Understanding the consumer is essential for designing good tool output. Key behaviors:

1. **Top-down reading.** Claude reads tool output sequentially. The first items in an array and
   the first keys in an object get the most attention. Put the most relevant data first.

2. **Token budget pressure.** Each tool call's output consumes context window. Claude Code warns
   at 10K tokens. Large outputs compress the conversation history, losing earlier context. Compact
   defaults aren't just nice — they're critical for multi-step workflows.

3. **Parallel tool calls.** Claude Code often calls multiple tools in parallel. If one returns
   `isError: true`, all sibling calls are aborted. This is why `RecoverableError` (which sets
   `isError: false`) is preferred for expected failures — it lets sibling calls complete.

4. **Hint-following behavior.** When overflow includes a concrete `hint`, Claude reliably uses
   the exact parameters suggested. When the hint is vague, Claude either guesses parameters
   (often wrong) or abandons the approach. Concrete hints have dramatically better follow-through.

5. **`by_file` as decision aid.** When the LLM sees a file distribution, it can match file paths
   against its understanding of the project (from prior `tree` calls or its conversation
   context) to pick the right file. This is faster and more reliable than scanning 50 result
   items.

---

## Human-Facing Output

The `format_for_user()` method produces output shown to the human watching Claude work in
the Claude Code terminal. This is separate from the JSON returned to the LLM.

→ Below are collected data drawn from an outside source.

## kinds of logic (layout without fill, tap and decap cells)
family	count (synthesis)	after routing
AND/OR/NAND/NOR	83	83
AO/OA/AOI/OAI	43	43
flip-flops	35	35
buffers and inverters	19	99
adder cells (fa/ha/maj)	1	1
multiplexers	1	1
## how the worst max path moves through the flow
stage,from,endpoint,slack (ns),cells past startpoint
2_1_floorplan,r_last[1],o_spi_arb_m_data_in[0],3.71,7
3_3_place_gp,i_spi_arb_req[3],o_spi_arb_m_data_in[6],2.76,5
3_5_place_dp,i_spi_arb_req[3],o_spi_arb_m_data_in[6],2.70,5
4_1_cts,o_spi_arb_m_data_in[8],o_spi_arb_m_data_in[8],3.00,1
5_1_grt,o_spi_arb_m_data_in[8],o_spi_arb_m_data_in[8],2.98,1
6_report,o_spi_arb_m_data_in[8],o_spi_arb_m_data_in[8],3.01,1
File: config.mk
export PLATFORM = sky130hd
export DESIGN_NAME = instruction_fetch_flat
export DESIGN_NICKNAME = d
export VERILOG_FILES = /design/src/rtl/instruction_fetch_if.sv /design/src/rtl/instruction_fetch.sv /design/src/flat_wrapper.sv
export SDC_FILE = /design/constraint.sdc
export NUM_CORES = 1
export LEC_CHECK = 0
export BUFFER_PORTS_ARGS = -buffer_cell sky130_fd_sc_hd__buf_2
export CORE_MARGIN = 2
export CORE_UTILIZATION = 40
export CTS_CLUSTER_DIAMETER = 200
export DETAILED_ROUTE_END_ITERATION = 7
export HOLD_SLACK_MARGIN = 0.15
export SYNTH_ARGS = -nofsm -noshare
export SYNTH_HDL_FRONTEND = slang
export SYNTH_SLANG_ARGS = --single-unit
File: constraint.sdc
create_clock -name clk -period 2.5 [get_ports clk]
set_input_delay 0.5 -clock clk [delete_from_list [all_inputs] [get_ports clk]]
set_output_delay 0.5 -clock clk [all_outputs]
set_load 0.03 [all_outputs]
File: src/rtl/instruction_fetch_if.sv
// Fetch-stage bundle: instruction-memory read channel plus the decoder-facing
// presentation/redirect signals. master = fetch unit, slave = memory/decoder side.
interface instruction_fetch_if;
  logic        imem_req;
  logic [31:0] imem_addr;
  logic        imem_ack;
  logic [31:0] imem_rdata;
  logic [31:0] instruction;
  logic [31:0] instr_pc;
  logic        instr_valid;
  logic        instr_ready;
  logic        redirect;
  logic [31:0] redirect_target;
  logic        ill_instr;
  logic        halted;

  modport master (
    output imem_req, imem_addr, instruction, instr_pc, instr_valid, halted,
    input  imem_ack, imem_rdata, instr_ready, redirect, redirect_target, ill_instr
  );

  modport slave (
    input  imem_req, imem_addr, instruction, instr_pc, instr_valid, halted,
    output imem_ack, imem_rdata, instr_ready, redirect, redirect_target, ill_instr
  );
endinterface
$ cat config.mk
export PLATFORM = sky130hd
export DESIGN_NAME = fifo_pkt_reader
export DESIGN_NICKNAME = d
export VERILOG_FILES = /design/src/rtl/fifo_pkt_reader.sv
export SDC_FILE = /design/constraint.sdc
export NUM_CORES = 1
export LEC_CHECK = 0
export BUFFER_PORTS_ARGS = -buffer_cell sky130_fd_sc_hd__buf_2
export CAP_MARGIN = 0
export CORE_ASPECT_RATIO = 0.75
export CORE_MARGIN = 10
export CORE_UTILIZATION = 24
export DETAILED_ROUTE_END_ITERATION = 6
export PLACE_DENSITY = 0.43
export SETUP_SLACK_MARGIN = 0.1
export SYNTH_ARGS = -nofsm -noshare
export SYNTH_HDL_FRONTEND = slang
export SYNTH_SLANG_ARGS = --single-unit
$ cat constraint.sdc
create_clock -name clk -period 2.6 [get_ports clk]
set_input_delay 0.13 -clock clk [delete_from_list [all_inputs] [get_ports clk]]
set_output_delay 0.13 -clock clk [all_outputs]
set_load 0.1 [all_outputs]
$ cat src/rtl/fifo_pkt_reader.sv
// -----------------------------------------------------------------------------
// fifo_pkt_reader
//
// Read-side controller for the router packet FIFO, living in the FIFO read
// clock domain. While the FIFO is non-empty it walks the head entry byte by
// byte through raddr_in, presents each byte on a valid/ready stream with
// sop/eop framing, and pops the entry with a single rinc pulse once the last
// byte has been accepted downstream.
//
// Byte 0 of an entry is the header: length in [PTR_IN_SZ-1:0], destination
// in [UWIDTH-1:PTR_IN_SZ]. A length beyond WIDTH-1 is clamped to WIDTH-1 and
// raises the sticky len_err flag.
//
// Optional build macro: PKT_RD_CNT_EN adds a 16-bit wrapping pkt_cnt output
// that counts popped entries.
//
// Ports:
//   clk        clock (FIFO read clock)
//   rst        asynchronous reset, active-low
//   rempty     FIFO empty flag
//   rdata      FIFO byte at [head entry][raddr_in], combinational
//   raddr_in   byte index into the head entry
//   rinc       pop the head entry (one-cycle pulse)
//   out_data   stream byte (registered)
//   out_valid  stream byte valid
//   out_ready  downstream accepts the byte
//   out_sop    first byte of packet (header)
//   out_eop    last byte of packet
//   out_dest   destination field of the current header
//   pkt_cnt    popped-entry counter (PKT_RD_CNT_EN only)
//   len_err    sticky: a header length exceeded WIDTH-1
// -----------------------------------------------------------------------------
module fifo_pkt_reader #(
  parameter int WIDTH     = 11,
  parameter int UWIDTH    = 8,
  parameter int PTR_IN_SZ = 4
) (
  input  logic                        clk,
  input  logic                        rst,
  input  logic                        rempty,
  input  logic [UWIDTH-1:0]           rdata,
  output logic [PTR_IN_SZ-1:0]        raddr_in,
  output logic                        rinc,
  output logic [UWIDTH-1:0]           out_data,
  output logic                        out_valid,
  input  logic                        out_ready,
  output logic                        out_sop,
  output logic                        out_eop,
  output logic [UWIDTH-PTR_IN_SZ-1:0] out_dest,
`ifdef PKT_RD_CNT_EN
  output logic [15:0]                 pkt_cnt,
`endif
  output logic                        len_err
);

  localparam logic [PTR_IN_SZ-1:0] MAX_IDX = PTR_IN_SZ'(WIDTH - 1);

  typedef enum logic [1:0] {
    IDLE  = 2'd0,
    FETCH = 2'd1,
    SEND  = 2'd2,
    POP   = 2'd3
  } state_t;

  state_t                 state;
  state_t                 state_nxt;
  logic [PTR_IN_SZ-1:0]   idx;
  logic [PTR_IN_SZ-1:0]   leff;

  logic                   hdr_first;
  logic [PTR_IN_SZ-1:0]   hdr_len;
  logic [PTR_IN_SZ-1:0]   leff_cur;

  // Clamp a header length to the last valid byte index of an entry.
  function automatic logic [PTR_IN_SZ-1:0] sat_len(input logic [PTR_IN_SZ-1:0] len);
    return (len > MAX_IDX) ? MAX_IDX : len;
  endfunction

  // While fetching the header the stored length is stale, so the eop compare
  // has to use the length being decoded from rdata in the same cycle.
  assign hdr_first = (idx == '0);
  assign hdr_len   = rdata[PTR_IN_SZ-1:0];
  assign leff_cur  = hdr_first ? sat_len(hdr_len) : leff;

  assign raddr_in  = idx;
  assign rinc      = (state == POP);

  always_comb begin
    state_nxt = state;
    case (state)
      IDLE:    if (!rempty) state_nxt = FETCH;
      FETCH:   state_nxt = SEND;
      SEND:    if (out_ready) state_nxt = out_eop ? POP : FETCH;
      POP:     state_nxt = IDLE;
      default: state_nxt = IDLE;
    endcase
  end

  always_ff @(posedge clk or negedge rst) begin
    if (!rst) state <= IDLE;
    else      state <= state_nxt;
  end

  always_ff @(posedge clk or negedge rst) begin
    if (!rst) begin
      idx       <= '0;
      leff      <= '0;
      out_data  <= '0;
      out_valid <= 1'b0;
      out_sop   <= 1'b0;
      out_eop   <= 1'b0;
      out_dest  <= '0;
      len_err   <= 1'b0;
    end else begin
      case (state)
        IDLE: idx <= '0;
        FETCH: begin
          out_data  <= rdata;
          out_valid <= 1'b1;
          out_sop   <= hdr_first;
          out_eop   <= (idx == leff_cur);
          if (hdr_first) begin
            leff     <= leff_cur;
            out_dest <= rdata[UWIDTH-1:PTR_IN_SZ];
            if (hdr_len > MAX_IDX) len_err <= 1'b1;
          end
        end
        SEND: begin
          // Byte stays presented, untouched, until the consumer takes it.
          if (out_ready) begin
            out_valid <= 1'b0;
            if (!out_eop) idx <= idx + PTR_IN_SZ'(1);
          end
        end
        POP: idx <= '0;
        default: idx <= '0;
      endcase
    end
  end

`ifdef PKT_RD_CNT_EN
  always_ff @(posedge clk or negedge rst) begin
    if (!rst)              pkt_cnt <= 16'd0;
    else if (state == POP) pkt_cnt <= pkt_cnt + 16'd1;
  end
`endif

endmodule

Yosys cells after proc, flatten, opt, wreduce, memory -nomap -nowiden
Index checks and enable logic that the tools add are counted.

Logic and storage cells: 39. Bits in registers: 26. Bits of input ports: 12.

Add/sub/neg operators: 1. Magnitude comparators: 1. Muxes and demuxes: 11. Reductions and logical operators: 10. Equal/unequal tests: 7.

Operators by type and width (number): 4-bit 2-to-1 mux (4); 2-bit case mux with 4 select lines (1); 4-bit case mux with 2 select lines (1); 2-bit 2-to-1 mux (3); 2-bit != test, second input constant (3); 2-bit AND reduction (3); 3-bit AND reduction (2); 4-bit by 1-bit adder with 4-bit output, second input constant (1); 2-bit == test, second input constant (2); 4-bit == test (1); 4-bit > comparator, second input constant (1); 4-bit logical NOT (1); 2-bit nonzero test (2); 2-bit by 1-bit == test with 1-bit output, second input constant (1); 2-bit logical NOT (1); 1-bit case mux with 2 select lines (1); 2-bit OR reduction (1); 1-bit 2-to-1 mux (1).

Depth between registers and ports, before layout
Gate-level depths: netlist (run 1).

Word-level depth: 4. Mapped depth: 8. Depth with buffers taken out: 6.

Worst setup path after synthesis (run 1)
Ideal clock, no wire load.

Path type: flip-flop to flip-flop. From: register idx[0], in the netlist raddr_in[0]. To: register out_dest[1]. Arrival: 2.367 ns. Stages on the path, launching flop included: 8. Library setup time: 0.126 ns. Buffers on the path: 2. Required time: 2.474 ns. Path slack: 0.107 ns. Path through: dfrtp_1 > clkbuf_1 > inv_1 > ha_1 > nor3b_4 > nand2_1 > buf_2 > mux2_2.

Longest elaborated chain between the ends: 2.

Ends and longest elaborated chain: from (decl) (line 67) `logic [PTR_IN_SZ-1:0] idx;`; from (signal assigned) (line 132) `if (!out_eop) idx <= idx + PTR_IN_SZ'(1);`; 4-bit logical NOT (line 81) `assign hdr_first = (idx == '0);`; 2-bit AND reduction (no line); to (signal assigned) (line 124) `out_dest <= rdata[UWIDTH-1:PTR_IN_SZ];`; to (decl) (line 49) `output logic [UWIDTH-PTR_IN_SZ-1:0] out_dest,`.

Every way passes these cells. A chain may end at the register's enable or synchronous reset.

Final worst setup path (run 1)
From: register idx[0], in the netlist raddr_in[0]. To: register out_dest[3].

The elaborated chain is that of the path after synthesis.

==> results.yml, run 1 <==
synthesis:
  avgSynthCellArea_sq_um: 11.22
  synth_compound_area_share_pct: 14.27
  synth_common_cells: "26 x dfrtp_1, 13 x mux2_2, 13 x nand2_1"
  synth_edf_count: 0
  synthMuxAreaShare_pct: 13.33
  async_flop_share_pct: 100.0
  synth_area_sq_um: 1324
  synthAdderAreaFrac_pct: 6.616
  synthesis.nets: 137
  yosysTopAreaCell: "dfrtp_1"
  netlist_instances: 118
  yosysWarnings: 0
  ys.flop_type: "dfrtp_1"
  synth_top_family_by_area: "compound AO/OA/AOI/OAI gates"
  yosys-top-cells-area: "dfrtp_1 49%, mux2_2 11%, ha_1 6.6%"
  ys_ff_latch: 26
  synth_xor_area_share_pct: 1.323
  synth_top_area_share_pct: 49.15
  yosysSeqAreaShare_pct: 49.15
  synthSimpleGateAreaFrac_pct: 10.68
  yosysMostFrequentCell: "dfrtp_1"
  synth_cell_types: 30
floorplanning:
  initial_core_util_pct: 24.73
  die_area_sq_um: 8917
  ioPinCount: 33
  std_cell_rows: 23
  die_w_microns: 105.8
  core-area_sq_um: 5353
  fp.dieH_microns: 84.32
clock_network:
  clockBufferDepth: 2
  cts-resized-gates: 0
  cts_tree: "yes"
  cts_sinks: 26
  holdBufCountCts: 1
  numCtsBuffers: 3
  cts-root-buf: "clkbuf_8"
  clk_pin_slew_ns: 0.09
  post_cts_buffers: 0
  htreeDepth: 1
  clk_latency_ns: 0.27
setup_path:
  crit_path_start_kind: "flip-flop"
  crit_fanout: 12
  crit_required_ns: 2.76
  arrival_ns: 2.10
  cp-end-kind: "flip-flop"
  worst-setup-path-type: "flip-flop to flip-flop"
drt:
  first_pass_iters: 2
  wl_met3_microns: 157
  wl_mm: 3.249
  ant_nets: 0
  dr_wl_met2_mm: 1.401
  wl_per_cell_microns: 14.38
  wl_met1_mm: 1.655
  drc: 0
  drt_first_iter_violations: 26
  avgViaCountPerCell: 4.270
  num_vias: 965
  highest_layer: "met4"
sta:
  hold_slack_ns: 0.1034
  worst_slew_pin_slew_ns: 0.5989
  rsz0062_at_grt: "false"
  drv_slew: 0
  fin_crit_sh_pct: 74.49
  slew_headroom_pct: 60.07
  finalSetupViolations: 0
  hold_violations: 0
  fin_setup_tns_ns: 0
  fin_worst_skew_ns: 0.002797
  fmaxAchievable_mhz: 516.3
  min_period_ns: 1.937
  fin_ws_ns: 0.6632
grt:
  grt_pass1_wl_mm: 5.471
  grt_pass1_vias: 1026
  grt_max_degree: 27
  grt_use_total_pct: 7.443
  globalRouteOverflowTotal: 0
  antenna_found_initial: 0
placement:
  dp_slack_ns: 0.6622
  port_buffers: 32
  dp_hpwl_mm: 2.503
  globalplace.congestion: 0.8145
run:
  maxCapViolations: 0
min_path:
  hp-class: "input pin to flip-flop"
layout:
  antenna_cells: 0
  final_nets: 171
  drive_above_1_share_pct: 34.44
  area.growth.synth_to_final_pct: 23.82
status:
  status: "completed"
## cell usage in the layout (no fill, tap or decap), types with 2 or more instances in the layout
master | Yosys | final
mux2_2 | 13 | 13
o32a_1 | 2 | 2
a32o_1 | 2 | 2
inv_1 | 9 | 9
dfrtp_1 | 26 | 26
o21ai_0 | 10 | 10
nand2b_1 | 6 | 6
mux2i_1 | 3 | 3
nand2_1 | 13 | 13
clkbuf_8 | 0 | 3
nand4_1 | 2 | 2
ha_1 | 7 | 7
buf_2 | 1 | 32
a21oi_1 | 5 | 5
## cell type report
type	instances	area, sq um
clock inverters	1	30.03
inverters	9	33.78
clock buffers	3	41.29
multi-input cells	78	611.8
fillers	581	3714
well taps	75	93.84
repair buffers	34	177.7
flip-flops and latches	26	650.6
## cell families (layout without fill, tap and decap cells)
group,after synthesis,in the layout
XOR/XNOR,2,2
multiplexers,16,16
adder cells (fa/ha/maj),7,7
AO/OA/AOI/OAI,27,27
flip-flops,26,26
AND/OR/NAND/NOR,26,26
buffers and inverters,14,47
## stage by stage
step | util (%) | area, sq um | cells
3_3_place_gp | 29.10 | 1558 | 221
5_1_grt | 30.62 | 1639 | 226
6_report | 30.62 | 1639 | 226
3_5_place_dp | 29.10 | 1558 | 221
4_1_cts | 30.62 | 1639 | 226
2_1_floorplan | - | 1324 | 118
## flip-flops by register name, indices dropped and copies added (netlist names)
name / flops
out_dest: 4
out_valid: 1
out_eop: 1
out_sop: 1
state: 2
leff: 4
len_err: 1
raddr_in: 4
out_data: 8
## metal layers
layer	GRT usage, %	vias up
li1	-	479
met1	9.938	461
met2	10.99	23
met3	2.595	2
met4	2.209	0
met5	0	-
## final timing paths
path,from,to,slack (ns),depth (start not counted)
max in group asynchronous,rst,out_eop$_DFFE_PN0P_,1.81,2
max reg2reg,raddr_in[0]$_DFFE_PN0P_,out_dest[3]$_DFFE_PN0P_,0.66,5
max,raddr_in[0]$_DFFE_PN0P_,out_dest[3]$_DFFE_PN0P_,0.66,5
min in group asynchronous,rst,raddr_in[0]$_DFFE_PN0P_,0.39,2
min reg2reg,out_data[6]$_DFFE_PN0P_,out_data[6]$_DFFE_PN0P_,0.51,1
min,rdata[5],out_data[5]$_DFFE_PN0P_,0.10,2
## critical path, cell delays in order (launching register included)
cell and delay (ns):
dfrtp_1 0.48, inv_1 0.13, ha_1 0.20, nor3b_4 0.32
nand2_1 0.33, mux2_2 0.37
Power of run 1 is not shown: default switching activity piles up to over one toggle a cycle in this logic, so the estimate is an artifact.
==> run 2, diff against run 1 <==
PLACE_DENSITY = 0.45   (was 0.43)
clock period = 1.6 ns   (was 2.6 ns; I/O delays follow)
==> run 2 against run 1 <==
The flow now finishes with violations (negative setup slack). First-iteration DRC count is 50% higher. Critical path depth rose by 2. Maximum frequency rose by 18%. Register-to-register slack lost 0.70 ns. Sequential share of layout area fell by 3.5 points. Cell area rose by 12%. Clock skew grew 0.0017 ns. Global-route usage increased by 0.55 points. Worst hold slack worse by 0.060 ns. Count of clock-buffer cells in the layout unchanged.
==> results.yml, run 2 (synthesis results as in run 1) <==
drt:
  ant_nets: 0
  first_pass_iters: 4
  wl_mm: 3.548
  drt_first_iter_violations: 39
  wl_per_cell_microns: 14.60
  drc: 0
  num_vias: 1071
  avgViaCountPerCell: 4.407
grt:
  grt_pass1_vias: 1166
  grt_use_total_pct: 7.994
  antenna_found_initial: 0
  grt_pass1_wl_mm: 5.802
  globalRouteOverflowTotal: 0
  grt_max_degree: 27
setup_path:
  reg2reg_from: "raddr_in[1]$_DFFE_PN0P_"
  worst-setup-path-type: "flip-flop to flip-flop"
  crit_fanout: 4
  path_cells: "inv_4 > ha_4 > nor3b_4 > buf_4 > o21ai_0 > a31oi_1 > o32ai_2"
  slowest_stage: "dfrtp_4"
  max_stage_delay_ns: 0.50
  r2r_end: "out_eop$_DFFE_PN0P_"
  endpoint: "out_eop$_DFFE_PN0P_"
  crit_path_start_kind: "flip-flop"
  cp-end-kind: "flip-flop"
  crit_required_ns: 1.76
  startpoint: "raddr_in[1]$_DFFE_PN0P_"
  arrival_ns: 1.80
  r2r_slack_ns: -0.04
  ff2ff_path_depth: 7
floorplanning:
  core-area_sq_um: 5353
  std_cell_rows: 23
  die_w_microns: 105.8
  initial_core_util_pct: 24.73
  ioPinCount: 33
  die_area_sq_um: 8917
  fp.dieH_microns: 84.32
sta:
  rsz0062_at_grt: "true"
  fin_setup_tns_ns: -0.03920
  worst_slew_pin_slew_ns: 0.6009
  fmaxAchievable_mhz: 610.1
  fin_crit_sh_pct: 102.5
  hold_violations: 0
  fin_ws_ns: -0.03920
  min_period_ns: 1.639
  slew_headroom_pct: 59.94
  finalSetupViolations: 1
  hold_slack_ns: 0.04364
  fin_worst_skew_ns: 0.004525
  drv_slew: 0
layout:
  multiInputGateArea_sq_um: 648.1
  stdcell_count: 243
  area.growth.synth_to_final_pct: 38.18
  fin_area_sq_um: 1829
  regMostFlops: "out_data"
  largest_reg_flops: 8
  drive_above_1_share_pct: 49.40
  fillers: 577
  final_nets: 188
  seq_area_sq_um: 661.9
  antenna_cells: 0
  final_common_cell: "buf_2"
  final_cell_mix: "31 x buf_2, 21 x dfrtp_1, 16 x buf_4, 13 x nand2_1, 13 x mux2_2"
clock_network:
  clk_pin_slew_ns: 0.09
  clockBufferDepth: 2
  cts_sinks: 26
  clk_latency_ns: 0.27
  htreeDepth: 1
  cts_tree: "yes"
  cts-root-buf: "clkbuf_8"
  numCtsBuffers: 3
placement:
  dp_cells: 230
  port_buffers: 32
  globalplace.congestion: 0.7901
  place_area_sq_um: 1652
  dp_hpwl_mm: 2.646
status:
  status: "finished with violations"
  violations: "negative setup slack"
run:
  maxCapViolations: 0
min_path:
  hp-class: "input pin to flip-flop"
  worstHoldPathCells: 2
run 2: changes by cell type in the layout (fill, tap and decap cells not counted), sizes merged:
cell / previous run / this run
buf: 33 / 49
clkbuf: 3 / 4
run 2: per-layer routing:
layer  wire length [microns]  part of all wire, %  up-vias  global-route usage [%]
met5                       0                    0        -                       0
met4                      38                  1.1        0                   2.577
li1                        -                    -      516                       -
met1                    1625                   46      534                   9.806
met3                     193                  5.4        2                   2.748
met2                    1691                   48       19                   12.84
run 2: critical path, delay by kind of cell, from the launching register on:
family | cells | cell delay [ns]
DFF | 1 | 0.50
AOI/OAI and AO/OA | 3 | 0.40
and+or+nand+nor | 1 | 0.26
buffers and inverters | 2 | 0.25
adders and majority gates | 1 | 0.12
run 2: repair_timing:
action,CTS,global route
hold buffers,1,0
setup endpoints to repair,16,21
pin swaps,4,3
setup buffers,5,3
endpoints found under the hold margin,26,0
gates resized for setup,5,8
run 2: final cells by class:
type                    count  area share (%)
clock buffers               3           2.257
clock inverters             1           1.642
inverters                   9           2.120
multi-input cells          78           35.43
flip-flops and latches     26           36.18
well taps                  75           5.130
repair buffers             51           17.24
run 2: worst min path at each step:
stage	slack [ns]	end	from
final	0.04	out_data[7]$_DFFE_PN0P_	rdata[7]
after global routing	0.04	out_data[7]$_DFFE_PN0P_	rdata[7]
after CTS	0.04	out_dest[3]$_DFFE_PN0P_	rdata[7]
after detailed placement	0.14	raddr_in[0]$_DFFE_PN0P_	rst
after global placement	0.13	raddr_in[2]$_DFFE_PN0P_	rst
after floorplan	-0.22	leff[0]$_DFFE_PN0P_	rst
run 2: metrics by stage:
step,utilization [%],setup WS (ns)
floorplan,-,-0.3403
global placement,30.86,-0.009908
detailed placement,30.86,-0.06279
CTS,33.33,-0.03649
global route,34.17,-0.1110
finish,34.17,-0.03920
Power of run 2 is left out for the same reason.
==> run 3, diff against run 2 <==
RECOVER_POWER = 25   (was unset)
SKIP_LAST_GASP = 1   (was unset)
==> run 3 against run 2 <==
The run still ends with negative setup slack left. Wire length decreased by 0.14%. Final cell count stayed put. Register-to-register slack is essentially flat. Maximum frequency barely moved. Clock skew barely moved. Utilization hardly changed. Worst hold slack is essentially flat. Die area unchanged. Sequential share of layout area barely moved. Critical path type unchanged.
==> results.yml, run 3 (synthesis results as in run 1) <==
drt:
  drt_first_iter_violations: 39
  wl_per_cell_microns: 14.58
  avgViaCountPerCell: 4.407
  drc: 0
  wl_mm: 3.543
  ant_nets: 0
  num_vias: 1071
  first_pass_iters: 4
floorplanning:
  die_w_microns: 105.8
  die_area_sq_um: 8917
  std_cell_rows: 23
  initial_core_util_pct: 24.73
  core-area_sq_um: 5353
  ioPinCount: 33
  fp.dieH_microns: 84.32
setup_path:
  ff2ff_path_depth: 7
  slowest_stage: "dfrtp_4"
  crit_fanout: 4
  reg2reg_from: "raddr_in[1]$_DFFE_PN0P_"
  worst-setup-path-type: "flip-flop to flip-flop"
  crit_path_start_kind: "flip-flop"
  startpoint: "raddr_in[1]$_DFFE_PN0P_"
  cp-end-kind: "flip-flop"
  crit_required_ns: 1.76
  max_stage_delay_ns: 0.50
  path_cells: "inv_4 > ha_4 > nor3b_4 > buf_4 > o21ai_0 > a31oi_1 > o32ai_2"
  arrival_ns: 1.80
sta:
  slew_headroom_pct: 55.35
  worst_slew_pin_slew_ns: 0.6697
  rsz0062_at_grt: "true"
  drv_slew: 0
  fin_worst_skew_ns: 0.004652
  fmaxAchievable_mhz: 610.2
  fin_crit_sh_pct: 102.4
  min_period_ns: 1.639
  hold_violations: 0
  fin_ws_ns: -0.03887
  finalSetupViolations: 1
min_path:
  min_from: "rdata[7]"
  hp-class: "input pin to flip-flop"
  worstHoldPathCells: 2
clock_network:
  cts_tree: "yes"
  clockBufferDepth: 2
  numCtsBuffers: 3
  clk_latency_ns: 0.27
  cts_sinks: 26
  htreeDepth: 1
  clk_pin_slew_ns: 0.09
  cts-root-buf: "clkbuf_8"
placement:
  dp_hpwl_mm: 2.646
  place_area_sq_um: 1652
  port_buffers: 32
  globalplace.congestion: 0.7901
status:
  violations: "negative setup slack"
  status: "finished with violations"
grt:
  antenna_found_initial: 0
  grt_use_total_pct: 7.994
  grt_pass1_wl_mm: 5.802
  grt_max_degree: 27
  globalRouteOverflowTotal: 0
  grt_pass1_vias: 1166
layout:
  drive_above_1_share_pct: 49.40
  fin_area_sq_um: 1827
  final_common_cell: "buf_2"
  largest_reg_flops: 8
  regMostFlops: "out_data"
  fin_util_pct: 34.13
  antenna_cells: 0
  area.growth.synth_to_final_pct: 38.00
  final_nets: 188
  final_cell_mix: "31 x buf_2, 21 x dfrtp_1, 16 x buf_4, 13 x nand2_1, 13 x mux2_2"
run:
  maxCapViolations: 0
==> run 3: cell counts in the layout (fill, tap and decap cells not counted) <==
No cell type changed its count.
==> run 3: path summary, 6_finish.rpt <==
check	end	slack, ns
worst min register to register	len_err$_DFFE_PN0P_	0.49
worst min-delay path	out_data[7]$_DFFE_PN0P_	0.04
worst max-delay path	out_eop$_DFFE_PN0P_	-0.04
min in group asynchronous	raddr_in[2]$_DFFE_PN0P_	0.36
max in group asynchronous	raddr_in[1]$_DFFE_PN0P_	0.73
worst max register to register	out_eop$_DFFE_PN0P_	-0.04
==> run 3: worst max-delay path, delay by kind of cell, from the launching register on <==
kind                       cells  cell delay, ns
DFF                            1            0.50
AOI/OAI and AO/OA              3            0.40
adders and majority gates      1            0.12
buffers and inverters          2            0.25
and+or+nand+nor                1            0.26
==> run 3: stage by stage <==
stage / hold slack (ns) / instances / setup WS, ns / setup TNS, ns
4_1_cts: 0.03791 / 240 / -0.03649 / -0.03649
6_report: 0.04356 / 243 / -0.03887 / -0.03887
2_1_floorplan: -0.2156 / 118 / -0.3403 / -2.434
3_3_place_gp: 0.1295 / 230 / -0.009908 / -0.009908
5_1_grt: 0.04455 / 243 / -0.1110 / -0.4385
3_5_place_dp: 0.1411 / 230 / -0.06279 / -0.1228
==> run 3: cell type report <==
type | count | area [sq um]
inverters | 9 | 38.79
well taps | 75 | 93.84
clock buffers | 3 | 41.29
fillers | 579 | 3526
repair buffers | 51 | 312.8
flip-flops and latches | 26 | 661.9
clock inverters | 1 | 30.03
multi-input cells | 78 | 648.1
==> run 3: repair_timing <==
item / 4_1_cts / 5_1_grt
pin swaps: 4 / 3
setup endpoints to repair: 16 / 21
endpoints found under the hold margin: 26 / 0
buffers inserted: 5 / 3
hold buffers: 1 / 0
gates resized for setup: 5 / 7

**The rule:** If a tool fetches data, its `format_for_user()` must show at least a compact
preview of that data — not just a count.

**Why:** Counts are metadata. The human cannot tell from `"7 topics"` whether Claude found
the right topic, or from `"12 refs"` where those references are. Showing data lets the
human verify Claude is on the right track without inspecting the LLM's full conversation
context.

**What "compact preview" means:**
- Collections (topics, libraries, references): first 5–8 items, then `… +N more`
- Memory content: full content (it's already fetched; hiding it helps nobody)
- Stats tables: cap at 10 rows, sort by most-relevant metric descending
- Author breakdowns: cap at 5 entries sorted by line count descending

**Anti-pattern:** Count-only output when data is available.
```
Bad: `"7 topics"` — count with no names
Bad: `"12 refs"` — count with no locations
Good: `"7 topics\n  architecture\n  conventions\n  …"`
```

---

## Checklist for New Tools

When adding a tool that returns variable-length data:

- [ ] Use `OutputGuard::from_input(&input)` to parse `detail_level`, `offset`, `limit`
- [ ] Call `guard.cap_items()` or `guard.cap_files()` before returning
- [ ] Construct an overflow hint with concrete parameter examples using values from the actual results
- [ ] If the tool searches across files, compute `by_file` from the full result set before capping
- [ ] If the tool has domain-specific filters, mention them in the overflow hint
- [ ] Test: result under cap → no overflow block
- [ ] Test: result over cap → overflow has correct `shown`, `total`, actionable `hint`
- [ ] Test: the tool never exceeds ~25K tokens of output in any realistic scenario
- [ ] Add the overflow→refine pattern to `server_instructions.md` if this is a new tool category
- [ ] If the tool fetches data, does `format_for_user()` preview that data (not just count it)?
- [ ] Is the preview capped (5–8 items) to avoid verbosity?
- [ ] Is there a `… +N more` trailer when items are omitted?

---

## File References

| File | Role |
|------|------|
| `src/tools/output.rs` | `OutputGuard`, `OverflowInfo`, `cap_items`, `cap_files`, `overflow_json` |
| `src/tools/symbol.rs` | `collect_matching`, `build_by_file`, `matches_kind_filter` |
| `src/prompts/server_instructions.md` | LLM-facing tool guidance (sent at connection time) |
| `docs/plans/2026-02-25-progressive-disclosure-design.md` | Original two-mode design |
| `docs/plans/2026-02-28-progressive-discoverability-design.md` | Extended design for symbol tools |
| `docs/plans/2026-02-28-progressive-discoverability-impl.md` | Implementation plan |

---

## Changelog

- **2026-02-28:** Initial version. Codified from progressive discoverability design review.
  Covers overflow hints, `by_file`, kind filters, cap rationale, and Claude Code behavior model.